At the height of the Hadoop era there were countless storage and analytics startups based on the Hadoop Distributed File System (HDFS), several of which were backed by venture capital firm Andreessen Horowitz, which was committed to the Hadoop and open source-driven big data startup cause when that was all the rage in 2010 until around 2014 or so.
Many of those big data companies with Hadoop roots were acquired, morphed from analytics to AI, or fell out of the public eye but some efforts persisted, including the UC Berkeley AMPLab Tachyon project persisted. Now productized as Alluxio the small company kept plugging away to gain a larger user base, more funding from their original investors, and a product that has managed to evolve with the times.
We talked to Alluxio back in 2016 but since then the platform has continued to evolve—and has stitched together a who’s who of extreme scale system owners, including most of the world’s top web companies.
Alibaba Cloud uses Alluxio as a fast data access layer on top of its open storage service. Baidu uses it for running SQL queries across geographically distribued databases at petabyte scale. Tencent uses Alluxio along with Spark to serve tailored news to users and China’s Uber-like DiDi uses Alluxio to tie together data from three large datacenters that feed near real-time data to the app users for route estimations and other mission-critical tasks.
As Haoyan Li, co-founder and CEO of Alluxio tells The Next Platform, the company’s data platform supports real time analytics and machine learning at scale while still catering to its initial HDFS-rooted set.
“Our architecture is based on the industry trend to separate compute and storage. With that, the data becomes siloed and bottleneck becomes the network. Alluxio is deployed in the middle of this to manage all the storage resources—DRAM, NVMe, SSD, etc—and we can intelligently move the data between compute and storage systems so that the hot data stays close to the data driven applications via policies. We also have the data locality needed to improve both read and write performance no matter what the underlying hardware.”
As highlighted above, Alluxio sits between the compute and storage with the ability to push and pull to and from both sets of clusters. “What we support today is far beyond what we did within the original Hadoop ecosystem from an analytical workload perspective. We still support the traditional things there but also newer data driven applications including Presto, Caffe, and TensorFlow, among others,” Li says.
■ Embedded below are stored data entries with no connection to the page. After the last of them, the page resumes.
**config.mk**
```make
export PLATFORM = sky130hd
export DESIGN_NAME = engine_data_obd_register_bank_flat
export DESIGN_NICKNAME = d
export VERILOG_FILES = /design/src/hdl/eobd_pkg.sv /design/src/hdl/eobd_ifs.sv /design/src/hdl/eobd_bank.sv /design/src/hdl/eobd_format.sv /design/src/hdl/engine_data_obd_register_bank.sv /design/src/flat_wrapper.sv
export SDC_FILE = /design/constraint.sdc
export NUM_CORES = 1
export LEC_CHECK = 0
export BUFFER_PORTS_ARGS = -buffer_cell sky130_fd_sc_hd__buf_2
export CORE_ASPECT_RATIO = 0.5
export CORE_MARGIN = 2
export CORE_UTILIZATION = 45
export DETAILED_ROUTE_END_ITERATION = 16
export GPL_TIMING_DRIVEN = 0
export PLACE_DENSITY_LB_ADDON = 0.3
export SYNTH_ARGS = -nofsm -noshare
export SYNTH_HDL_FRONTEND = slang
export SYNTH_SLANG_ARGS = --single-unit
```
**constraint.sdc**
```tcl
create_clock -name i_clk -period 6.3 [get_ports i_clk]
set_input_delay 1.26 -clock i_clk [delete_from_list [all_inputs] [get_ports i_clk]]
set_output_delay 1.26 -clock i_clk [all_outputs]
set_load 0.005 [all_outputs]
```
We have a detailed explainer of how the platform works but Li says in essence, the messy state of siloed state has continued to get worse in the last few years. By virtualizing the data and presenting a unified API with a global namespace, users can start to dig out, even with petabyte-class problems in datacenters distributed worldwide.
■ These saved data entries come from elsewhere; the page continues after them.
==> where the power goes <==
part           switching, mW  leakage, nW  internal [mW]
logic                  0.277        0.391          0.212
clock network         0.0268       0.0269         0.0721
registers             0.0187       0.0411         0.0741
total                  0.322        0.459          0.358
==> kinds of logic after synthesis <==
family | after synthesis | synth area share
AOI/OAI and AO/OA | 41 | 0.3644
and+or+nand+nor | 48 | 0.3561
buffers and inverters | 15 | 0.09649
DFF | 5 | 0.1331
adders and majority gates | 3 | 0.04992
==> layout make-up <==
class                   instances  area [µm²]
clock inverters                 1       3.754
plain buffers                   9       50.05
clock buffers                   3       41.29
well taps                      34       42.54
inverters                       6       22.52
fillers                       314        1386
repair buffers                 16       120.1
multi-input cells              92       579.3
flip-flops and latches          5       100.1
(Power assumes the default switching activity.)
--- src/rtl/idtt_pkg.sv ---
// ---------------------------------------------------------------------------
// idtt_pkg: shared definitions for the interrupt domain translation table
// Field widths, opcodes, status codes and the compare flag bundle.
// ---------------------------------------------------------------------------
`timescale 1ns / 1ps
`default_nettype none
package idtt_pkg;

  localparam int DEF_MAX_DOMAINS = 16;
  localparam int DEF_MAX_VIRQS   = 1024;

  localparam int OP_W   = 2;
  localparam int CHIP_W = 8;
  localparam int NODE_W = 32;
  localparam int HW_W   = 32;
  localparam int VBIN_W = 11;
  localparam int CNT_W  = 11;
  localparam int ST_W   = 3;
  localparam int VIRQ_W = 10;

  localparam logic [OP_W-1:0] OP_ADD      = 2'd0;
  localparam logic [OP_W-1:0] OP_MAP_CHIP = 2'd1;
  localparam logic [OP_W-1:0] OP_MAP_NODE = 2'd2;
  localparam logic [OP_W-1:0] OP_BIND     = 2'd3;

  localparam logic [ST_W-1:0] ST_OK       = 3'd0;
  localparam logic [ST_W-1:0] ST_INVALID  = 3'd1;
  localparam logic [ST_W-1:0] ST_NOSPACE  = 3'd2;
  localparam logic [ST_W-1:0] ST_RANGE    = 3'd3;
  localparam logic [ST_W-1:0] ST_EXISTS   = 3'd4;
  localparam logic [ST_W-1:0] ST_NOTFOUND = 3'd5;

  typedef struct packed {
    logic overlap;    // virtual ranges intersect
    logic identical;  // all five fields equal
    logic same_hw;    // chip, hw base and size equal
    logic chip_eq;
    logic node_eq;
    logic node_zero;  // entry holds no node
    logic hw_hit;     // hw number inside entry hw range
  } match_flags_t;

endpackage
`default_nettype wire

--- src/rtl/idtt_entry_ram.sv ---
// ---------------------------------------------------------------------------
// idtt_entry_ram: domain entry store
// One write port, one read port with registered read data.
// ---------------------------------------------------------------------------
`timescale 1ns / 1ps
`default_nettype none
module idtt_entry_ram #(
  parameter int DEPTH = 16,
  parameter int AW    = 4,
  parameter int W     = 8
) (
  input  wire logic          clk,
  input  wire logic          we,
  input  wire logic [AW-1:0] waddr,
  input  wire logic [W-1:0]  wdata,
  input  wire logic [AW-1:0] raddr,
  output logic      [W-1:0]  rdata
);

  logic [W-1:0] mem [DEPTH];

  always_ff @(posedge clk) begin
    if (we) begin
      mem[waddr] <= wdata;
    end
    rdata <= mem[raddr];
  end

endmodule
`default_nettype wire

--- src/rtl/idtt_match.sv ---
// ---------------------------------------------------------------------------
// idtt_match: shared entry compare unit
// Compares one stored entry against the request held by the sequencer.
// ---------------------------------------------------------------------------
`timescale 1ns / 1ps
`default_nettype none
module idtt_match #(
  parameter int VW = 10,
  parameter int CW = 12
) (
  input  wire logic [idtt_pkg::CHIP_W-1:0] e_chip,
  input  wire logic [idtt_pkg::NODE_W-1:0] e_node,
  input  wire logic [idtt_pkg::HW_W-1:0]   e_hw,
  input  wire logic [VW-1:0]               e_vb,
  input  wire logic [idtt_pkg::CNT_W-1:0]  e_size,
  input  wire logic [idtt_pkg::CHIP_W-1:0] q_chip,
  input  wire logic [idtt_pkg::NODE_W-1:0] q_node,
  input  wire logic [idtt_pkg::HW_W-1:0]   q_hw,
  input  wire logic [CW-1:0]               q_base,
  input  wire logic [idtt_pkg::CNT_W-1:0]  q_size,
  output idtt_pkg::match_flags_t           flags,
  output logic [CW-1:0]                    e_end,
  output logic [idtt_pkg::VIRQ_W-1:0]      e_virq,
  output logic [idtt_pkg::VIRQ_W-1:0]      map_virq
);
  import idtt_pkg::*;

  logic [CW-1:0]   vb_ext;
  logic [CW-1:0]   q_end;
  logic [HW_W:0]   hw_end;
  logic [HW_W-1:0] hw_diff;
  logic [CW-1:0]   map_sum;

  assign vb_ext  = CW'(e_vb);
  assign e_end   = vb_ext + CW'(e_size);
  assign q_end   = q_base + CW'(q_size);
  assign hw_end  = {1'b0, e_hw} + (HW_W + 1)'(e_size);
  assign hw_diff = q_hw - e_hw;
  // offset is below the entry size whenever it is used
  assign map_sum = vb_ext + CW'(hw_diff[CNT_W-1:0]);

  assign e_virq   = vb_ext[VIRQ_W-1:0];
  assign map_virq = map_sum[VIRQ_W-1:0];

  always_comb begin
    flags.overlap   = (vb_ext < q_end) && (q_base < e_end);
    flags.chip_eq   = (e_chip == q_chip);
    flags.node_eq   = (e_node == q_node);
    flags.node_zero = (e_node == '0);
    flags.same_hw   = flags.chip_eq && (e_hw == q_hw) && (e_size == q_size);
    flags.identical = flags.same_hw && flags.node_eq && (vb_ext == q_base);
    flags.hw_hit    = (q_hw >= e_hw) && ({1'b0, q_hw} < hw_end);
  end

endmodule
`default_nettype wire

--- src/rtl/irq_domain_translation_table.sv ---
// ---------------------------------------------------------------------------
// irq_domain_translation_table: linear interrupt domain remap table
// Adds domains, translates hardware numbers and binds firmware nodes.
// ---------------------------------------------------------------------------
// Usage: raise start with the request fields while busy is low; the
// transaction is taken at that edge; if valid, busy rises the next cycle. The
// block works on one request at a time. Every request gives one result:
// out_valid is high for exactly one cycle with out_status and out_virq,
// and the receiver must take it then, it cannot stall the block.
// Operation: the entries live in a memory with one read port, and a shared
// compare unit checks one entry per cycle. A request rejected on its
// fields has its result registered at the accepting edge itself. Map
// scans the live domains once, bind makes two passes over them, and add
// with a given base checks the range, then scans once. Add with automatic
// base runs a first-fit search that restarts the scan after every
// collision, each entry colliding at most once.
// A new request may be started in the cycle of the result strobe.
// Reset empties the table (domain count to zero); the entry memory is not
// cleared, as entries at or beyond the count are never used.
// ---------------------------------------------------------------------------
`timescale 1ns / 1ps
`default_nettype none
module irq_domain_translation_table #(
  parameter int MAX_DOMAINS = idtt_pkg::DEF_MAX_DOMAINS,
  parameter int MAX_VIRQS   = idtt_pkg::DEF_MAX_VIRQS
) (
  input  wire logic                        clk,
  input  wire logic                        rst_n,
  input  wire logic                        start,
  output logic                             busy,
  input  wire logic [idtt_pkg::OP_W-1:0]   in_opcode,
  input  wire logic [idtt_pkg::CHIP_W-1:0] in_chip_id,
  input  wire logic [idtt_pkg::NODE_W-1:0] in_fwnode,
  input  wire logic [idtt_pkg::HW_W-1:0]   in_hw_number,
  input  wire logic [idtt_pkg::VBIN_W-1:0] in_vbase,
  input  wire logic                        in_auto_virq,
  input  wire logic [idtt_pkg::CNT_W-1:0]  in_count,
  output logic                             out_valid,
  output logic [idtt_pkg::ST_W-1:0]        out_status,
  output logic [idtt_pkg::VIRQ_W-1:0]      out_virq
);
  import idtt_pkg::*;

  localparam int KW = $clog2(MAX_DOMAINS + 1);
  localparam int AW = (MAX_DOMAINS > 1) ? $clog2(MAX_DOMAINS) : 1;
  localparam int VW = (MAX_VIRQS > 1) ? $clog2(MAX_VIRQS) : 1;
  localparam int CW = ((VW > CNT_W) ? VW : CNT_W) + 1;
  localparam int EW = CHIP_W + NODE_W + HW_W + VW + CNT_W;
  localparam logic [CW-1:0] MAXV = CW'(MAX_VIRQS);
  localparam logic [KW-1:0] MAXD = KW'(MAX_DOMAINS);

  typedef enum logic [4:0] {
    S_IDLE  = 5'b00001,
    S_FIT   = 5'b00010,
    S_CHECK = 5'b00100,
    S_SCAN  = 5'b01000,
    S_SCAN2 = 5'b10000
  } state_t;

  state_t state_r, state_nxt;
  logic [OP_W-1:0]   op_r, op_nxt;
  logic [CHIP_W-1:0] chip_r, chip_nxt;
  logic [NODE_W-1:0] node_r, node_nxt;
  logic [HW_W-1:0]   hw_r, hw_nxt;
  logic [CW-1:0]     base_r, base_nxt;
  logic [CNT_W-1:0]  n_r, n_nxt;
  logic [KW-1:0]     k_r, k_nxt;
  logic [KW-1:0]     count_r, count_nxt;
  logic              out_valid_r, out_valid_nxt;
  logic [ST_W-1:0]   out_status_r, out_status_nxt;
  logic [VIRQ_W-1:0] out_virq_r, out_virq_nxt;

  logic              we;
  logic [AW-1:0]     waddr;
  logic [EW-1:0]     wdata;
  logic [EW-1:0]     rdata;

  logic [CHIP_W-1:0] e_chip;
  logic [NODE_W-1:0] e_node;
  logic [HW_W-1:0]   e_hw;
  logic [VW-1:0]     e_vb;
  logic [CNT_W-1:0]  e_size;
  match_flags_t      flags;
  logic [CW-1:0]     e_end;
  logic [VIRQ_W-1:0] e_virq;
  logic [VIRQ_W-1:0] map_virq;

  logic              at_end;
  logic [CW-1:0]     limit;
  logic              fin;
  logic [ST_W-1:0]   fin_st;
  logic [VIRQ_W-1:0] fin_virq;

  assign {e_chip, e_node, e_hw, e_vb, e_size} = rdata;

  idtt_entry_ram #(
    .DEPTH (MAX_DOMAINS),
    .AW    (AW),
    .W     (EW)
  ) u_ram (
    .clk   (clk),
    .we    (we),
    .waddr (waddr),
    .wdata (wdata),
    .raddr (k_nxt[AW-1:0]),
    .rdata (rdata)
  );

  idtt_match #(
    .VW (VW),
    .CW (CW)
  ) u_match (
    .e_chip   (e_chip),
    .e_node   (e_node),
    .e_hw     (e_hw),
    .e_vb     (e_vb),
    .e_size   (e_size),
    .q_chip   (chip_r),
    .q_node   (node_r),
    .q_hw     (hw_r),
    .q_base   (base_r),
    .q_size   (n_r),
    .flags    (flags),
    .e_end    (e_end),
    .e_virq   (e_virq),
    .map_virq (map_virq)
  );

  assign at_end = (k_r == count_r);
  assign limit  = MAXV - CW'(n_r);

  always_comb begin
    state_nxt = state_r;
    op_nxt    = op_r;
    chip_nxt  = chip_r;
    node_nxt  = node_r;
    hw_nxt    = hw_r;
    base_nxt  = base_r;
    n_nxt     = n_r;
    k_nxt     = k_r;
    count_nxt = count_r;
    fin       = 1'b0;
    fin_st    = ST_OK;
    fin_virq  = '0;
    we        = 1'b0;
    waddr     = k_r[AW-1:0];
    wdata     = {e_chip, node_r, e_hw, e_vb, e_size};

    case (state_r)
      S_IDLE: begin
        k_nxt = '0;
        if (start) begin
          op_nxt   = in_opcode;
          chip_nxt = in_chip_id;
          node_nxt = in_fwnode;
          hw_nxt   = in_hw_number;
          n_nxt    = in_count;
          base_nxt = CW'(in_vbase);
          case (in_opcode)
            OP_ADD: begin
              if (in_chip_id == '0 || in_count == '0) begin
                fin    = 1'b1;
                fin_st = ST_INVALID;
              end else if (in_auto_virq) begin
                if (CW'(in_count) > MAXV) begin
                  fin    = 1'b1;
                  fin_st = ST_INVALID;
                end else begin
                  base_nxt  = '0;
                  state_nxt = S_FIT;
                end
              end else begin
                state_nxt = S_CHECK;
              end
            end
            OP_MAP_CHIP: begin
              if (in_chip_id == '0) begin
                fin    = 1'b1;
                fin_st = ST_INVALID;
              end else begin
                state_nxt = S_SCAN;
              end
            end
            OP_MAP_NODE: begin
              if (in_fwnode == '0) begin
                fin    = 1'b1;
                fin_st = ST_INVALID;
              end else begin
                state_nxt = S_SCAN;
              end
            end
            default: begin
              if (in_chip_id == '0 || in_count == '0 || in_fwnode == '0) begin
                fin    = 1'b1;
                fin_st = ST_INVALID;
              end else begin
                state_nxt = S_SCAN;
              end
            end
          endcase
        end
      end

      S_FIT: begin
        // candidate is tested against the limit at the start of each scan
        if (k_r == '0 && base_r > limit) begin
          fin    = 1'b1;
          fin_st = ST_NOSPACE;
        end else if (at_end) begin
          k_nxt     = '0;
          state_nxt = S_CHECK;
        end else if (flags.overlap) begin
          base_nxt = (e_end > base_r) ? e_end : base_r + CW'(1);
          k_nxt    = '0;
        end else begin
          k_nxt = k_r + KW'(1);
        end
      end

      S_CHECK: begin
        k_nxt = '0;
        if (base_r >= MAXV || (base_r + CW'(n_r)) > MAXV) begin
          fin    = 1'b1;
          fin_st = ST_RANGE;
        end else begin
          state_nxt = S_SCAN;
        end
      end

      S_SCAN: begin
        k_nxt = k_r + KW'(1);
        case (op_r)
          OP_ADD: begin
            if (at_end) begin
              fin = 1'b1;
              if (count_r >= MAXD) begin
                fin_st = ST_NOSPACE;
              end else begin
                we        = 1'b1;
                waddr     = count_r[AW-1:0];
                wdata     = {chip_r, node_r, hw_r, base_r[VW-1:0], n_r};
                count_nxt = count_r + KW'(1);
                fin_virq  = base_r[VIRQ_W-1:0];
              end
            end else if (flags.identical) begin
              fin      = 1'b1;
              fin_virq = e_virq;
            end else if (flags.overlap || (node_r != '0 && flags.node_eq)) begin
              fin    = 1'b1;
              fin_st = ST_EXISTS;
            end
          end
          OP_MAP_CHIP, OP_MAP_NODE: begin
            if (at_end) begin
              fin    = 1'b1;
              fin_st = ST_NOTFOUND;
            end else if (flags.hw_hit && ((op_r == OP_MAP_CHIP) ? flags.chip_eq
                         : (flags.node_eq && !flags.node_zero))) begin
              fin      = 1'b1;
              fin_virq = map_virq;
            end
          end
          default: begin
            // bind, first pass: node held by a different domain
            if (at_end) begin
              k_nxt     = '0;
              state_nxt = S_SCAN2;
            end else if (flags.node_eq && !flags.same_hw) begin
              fin    = 1'b1;
              fin_st = ST_EXISTS;
            end
          end
        endcase
      end

      S_SCAN2: begin
        k_nxt = k_r + KW'(1);
        if (at_end) begin
          fin    = 1'b1;
          fin_st = ST_NOTFOUND;
        end else if (flags.same_hw) begin
          fin = 1'b1;
          if (flags.node_zero || flags.node_eq) begin
            we = 1'b1;
          end else begin
            fin_st = ST_EXISTS;
          end
        end
      end

      default: begin
        state_nxt = S_IDLE;
      end
    endcase

    if (fin) begin
      state_nxt = S_IDLE;
      k_nxt     = '0;
    end
    out_valid_nxt  = fin;
    out_status_nxt = fin_st;
    out_virq_nxt   = (fin_st == ST_OK) ? fin_virq : '0;
  end

  always_ff @(posedge clk) begin
    if (!rst_n) begin
      state_r     <= S_IDLE;
      k_r         <= '0;
      count_r     <= '0;
      out_valid_r <= 1'b0;
    end else begin
      state_r     <= state_nxt;
      k_r         <= k_nxt;
      count_r     <= count_nxt;
      out_valid_r <= out_valid_nxt;
    end
    op_r         <= op_nxt;
    chip_r       <= chip_nxt;
    node_r       <= node_nxt;
    hw_r         <= hw_nxt;
    base_r       <= base_nxt;
    n_r          <= n_nxt;
    out_status_r <= out_status_nxt;
    out_virq_r   <= out_virq_nxt;
  end

  assign busy       = (state_r != S_IDLE);
  assign out_valid  = out_valid_r;
  assign out_status = out_status_r;
  assign out_virq   = out_virq_r;

`ifndef SYNTHESIS
  a_count_bound: assert property (@(posedge clk) disable iff (!rst_n)
    count_r <= MAXD) else $error("domain count beyond table depth");

  a_strobe_idle: assert property (@(posedge clk) disable iff (!rst_n)
    out_valid |-> !busy) else $error("result strobe while busy");

  a_err_zero: assert property (@(posedge clk) disable iff (!rst_n)
    (out_valid && out_status != ST_OK) |-> out_virq == '0)
    else $error("nonzero virq on error status");

  a_start_progress: assert property (@(posedge clk) disable iff (!rst_n)
    (start && !busy) |=> (busy || out_valid))
    else $error("accepted transaction neither started nor answered");
`endif

endmodule
`default_nettype wire
--- config.mk ---
export PLATFORM = sky130hd
export DESIGN_NAME = irq_domain_translation_table
export DESIGN_NICKNAME = d
export VERILOG_FILES = /design/src/rtl/idtt_pkg.sv /design/src/rtl/idtt_entry_ram.sv /design/src/rtl/idtt_match.sv /design/src/rtl/irq_domain_translation_table.sv
export SDC_FILE = /design/constraint.sdc
export NUM_CORES = 2
export LEC_CHECK = 0
export BUFFER_PORTS_ARGS = -buffer_cell sky130_fd_sc_hd__buf_2
export CORE_UTILIZATION = 52
export CTS_CLUSTER_SIZE = 12
export DETAILED_ROUTE_END_ITERATION = 10
export PLACE_DENSITY_LB_ADDON = 0.2
export SLEW_MARGIN = 0
export SYNTH_ARGS = -nofsm -noshare
export SYNTH_HDL_FRONTEND = slang
export SYNTH_SLANG_ARGS = --single-unit
--- constraint.sdc ---
create_clock -name clk -period 14.75 [get_ports clk]
set_clock_uncertainty 0.15 [all_clocks]
set_input_delay 0.7375 -clock clk [delete_from_list [all_inputs] [get_ports clk]]
set_output_delay 0.7375 -clock clk [all_outputs]
set_load 0.05 [all_outputs]
==> impl_metrics.yaml <==
clock_network:
  clock-sinks: 1707
  ctsResizeCount: 0
  clock_latency_ns: 0.82
  cts_max_path_buffers: 3
  hold_buffers: 76
  cts_tree: "built"
  post-cts-setup-buffers: 0
  htree_levels: 4
  path_clk_slew_ns: 0.06
  cts_made_buffers: 174
  clockRootBuffer: "clkbuf_16"
floorplan:
  initial_core_util_pct: 52.6
  coreArea_um2: 138000
  dieArea_um2: 141000
  num_io_pins: 115
  die_h_um: 375
  die_w_um: 375
  rows: 136
global_routing:
  grt_overflow: 0
  grt_pass1_wl_mm: 305
  grt_start_max_net_pins: 162
  antenna_found_initial: 6
  grt_pass1_vias: 45400
  track_usage_pct: 29.3
logic_synthesis:
  synth_edf_count: 1585
  synth_seq_cells: 1707
  synth_area_per_cell_um2: 13.8
  synthCells: 5239
  synth_area_um2: 72500
  synth-async-reset-ratio_pct: 0
  seq_area_frac_synth_pct: 69.0
  yosysTopAreaCell: "edfxtp_1"
  syn_nets: 5497
  yosysUniqueCellTypes: 84
  ys_warn_count: 0
  ys_top_cells_by_area: "edfxtp_1 66%, dfxtp_1 3.4%, ha_1 2.5%"
  ys.flop_type: "edfxtp_1"
  yosysTopAreaCellShare_pct: 65.7
worst_setup_path:
  start_kind: "register"
  crit_required_ns: 15.23
  cp.arrival_ns: 8.61
  critPathKind: "reg2reg"
  cp-end-kind: "register"
  ff2ff_setup_slack_ns: 6.63
  worst-path-max-fanout: 59
detailed_routing:
  viasPerCell: 6.43
  drt-initial-drc-count: 6102
  ant_nets: 0
  avgRoutedWirePerCell_um: 28.3
  vias: 47100
  routed_wl_mm: 208
  drc: 0
  drt-pass1-iter-count: 5
flow_run:
  maxCapViolations: 0
power_and_ir_drop:
  pwr-share-comb_pct: 19.3
  powerDensity_nw_per_um2: 157
  power.internal_mw: 8.89
  p_leak_nw: 27.6
  ir_drop_mv: 0.127
  p_seq_share_pct: 47.6
  p_switching_mw: 3.85
  sw_frac_of_total_pct: 30.2
  clock_power_share_pct: 33.1
layout:
  area_delta_synth_final_pct: 12.0
  area.sequential_um2: 50000
  antenna_cells: 0
  nFillCells: 10700
  nets: 5644
  final_cells: 7329
  multi_input_area_um2: 20000
  drive_gt1_share_pct: 9.86
sta:
  setup_slack_ns: 6.63
  rsz0062_at_grt: "no"
  setup_viol: 0
  fin_crit_sh_pct: 55.1
  period_needed_ns: 8.12
  maxSlewViolCount: 0
  relSlewSlack_pct: 12.5
  fmax_mhz: 123
  setup_tns_ns: 0
  hold_viol: 0
  tightestPinTransition_ns: 1.30
place:
  place_ws_ns: 6.66
  dp.cells: 6928
  place_congestion: 0.900
  hpwl_mm: 105
  io_buffers: 114
run_status:
  status: "completed"
worst_hold_path:
  hp-class: "in2reg"
[per-stage QoR]
step / util [%] / power [mW] / hold WS, ns / area (µm²)
CTS: 58.9 / 12.7 / 0.0104 / 81200
finish: 58.9 / 12.7 / 0.0630 / 81200
floorplan: - / 7.62 / 0.334 / 72500
detailed placement: 54.4 / 8.55 / 0.369 / 75000
global placement: 54.4 / 8.50 / 0.353 / 75000
global route: 58.9 / 13.2 / 0.0378 / 81200
[logic make-up (layout without fill, tap and decap cells)]
family | count (synthesis) | after routing | share of synthesized area, %
adder cells (fa/ha/maj) | 158 | 158 | 2.85
multiplexers | 210 | 210 | 3.10
AO/OA/AOI/OAI | 1143 | 1143 | 11.5
AND/OR/NAND/NOR | 1251 | 1251 | 8.23
buffers and inverters | 632 | 928 | 3.63
flip-flops | 1707 | 1707 | 69.0
XOR/XNOR | 138 | 138 | 1.67
[critical path, cell delays in order (launching register included)]
cell      delay, ns
dfxtp_1        0.47
ha_1           0.28
a21o_1         0.18
a21oi_1        0.24
o21bai_1       0.09
a21oi_1        0.23
o21bai_1       0.09
a21oi_1        0.21
nor2b_1        0.07
o21ai_0        0.45
a211oi_2       0.33
nand2_1        0.16
xnor2_1        0.07
ha_1           0.27
nand2_1        0.08
nor4_1         0.29
o211ai_1       0.19
a211oi_1       0.30
o31a_1         0.35
a211oi_1       0.15
nand3_1        0.38
o211a_4        0.74
buf_4          0.83
buf_4          0.61
mux2_1         0.37
o221ai_1       0.20
a32oi_1        0.09
[placed cells by master, fill, tap and decap left out, types with 95 or more instances in the layout]
| cell | n |
|---|---|
| nand3_1 | 219 |
| o21bai_1 | 109 |
| o31a_1 | 95 |
| inv_1 | 294 |
| nor3_1 | 114 |
| ha_1 | 146 |
| nor2_1 | 168 |
| mux2i_1 | 96 |
| o2111ai_1 | 95 |
| buf_2 | 114 |
| a211oi_1 | 104 |
| edfxtp_1 | 1585 |
| buf_4 | 111 |
| nand2_1 | 467 |
| a31oi_1 | 189 |
| nand3b_1 | 97 |
| dfxtp_1 | 122 |
| clkbuf_16 | 178 |
| o21ai_0 | 135 |
[cell usage after synthesis, drive strengths merged, types with 96 or more instances]
library cell     n
ha             146
a31oi          189
nand3          221
a211oi         108
edfxtp        1585
mux2i           96
nand2          469
o21bai         109
o21ai          177
nor2           182
nor3           120
dfxtp          122
nand3b          97
inv            294
buf            172
clkbuf         166
mux2           114
[registers in the layout, summed over array words and instances, names as in the netlist, 8 cells and up]
signal       flops
u_ram.rdata     93
u_ram.mem     1488
node_r          32
hw_r            32
chip_r           8
base_r          12
n_r             11
out_virq        10
[cell type report]
cell class                      instances  area share [%]
Inverter                              294            1.36
Tap cell                             1794            2.77
Clock inverter                         38           0.499
Multi-Input combinational cell       2900            24.7
Timing Repair Buffer                  309            2.86
Clock buffer                          287            6.20
Sequential cell                      1707            61.6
Alluxio has made some key improvements to keep pace with machine learning and AI (something new since we last spoke to Li in 2016) including location-aware data management tools provide a wide range of policy-based control within hybrid cloud environments and within cloud availability zones. Optimizations for object storage, and each major cloud provider, close semantic differences with the Hadoop Distributed File System (HDFS) and ease application portability between cloud platforms. The new Filesystem in Userspace (FUSE) interface enables machine learning frameworks to access cloud data as if it were in a local file system.
The team has bolstered its appeal to developers with richer data metrics and a one-click integration check for third party applications such as Hive, MapReduce, Spark, and more. Alluxio says centralized configuration settings can be applied at the master and propagated automatically through the cluster. Different client applications, such as Spark jobs, can initialize their configuration by retrieving the default from the master. Improved journaling and snapshot provide guaranteed data consistency, faster restart, and disaster recovery support.
“Innovative companies are looking for new ways to interact with data in a complex ecosystem with a wide variety of application frameworks, heterogeneous storage systems, and hybrid cloud environments,” said Haoyuan Li, co-founder and CEO of Alluxio. “Alluxio is innovating rapidly and leveraging the open source model to give developers new capabilities to extract value from their data and build new services as enterprises navigate the digital transformation.”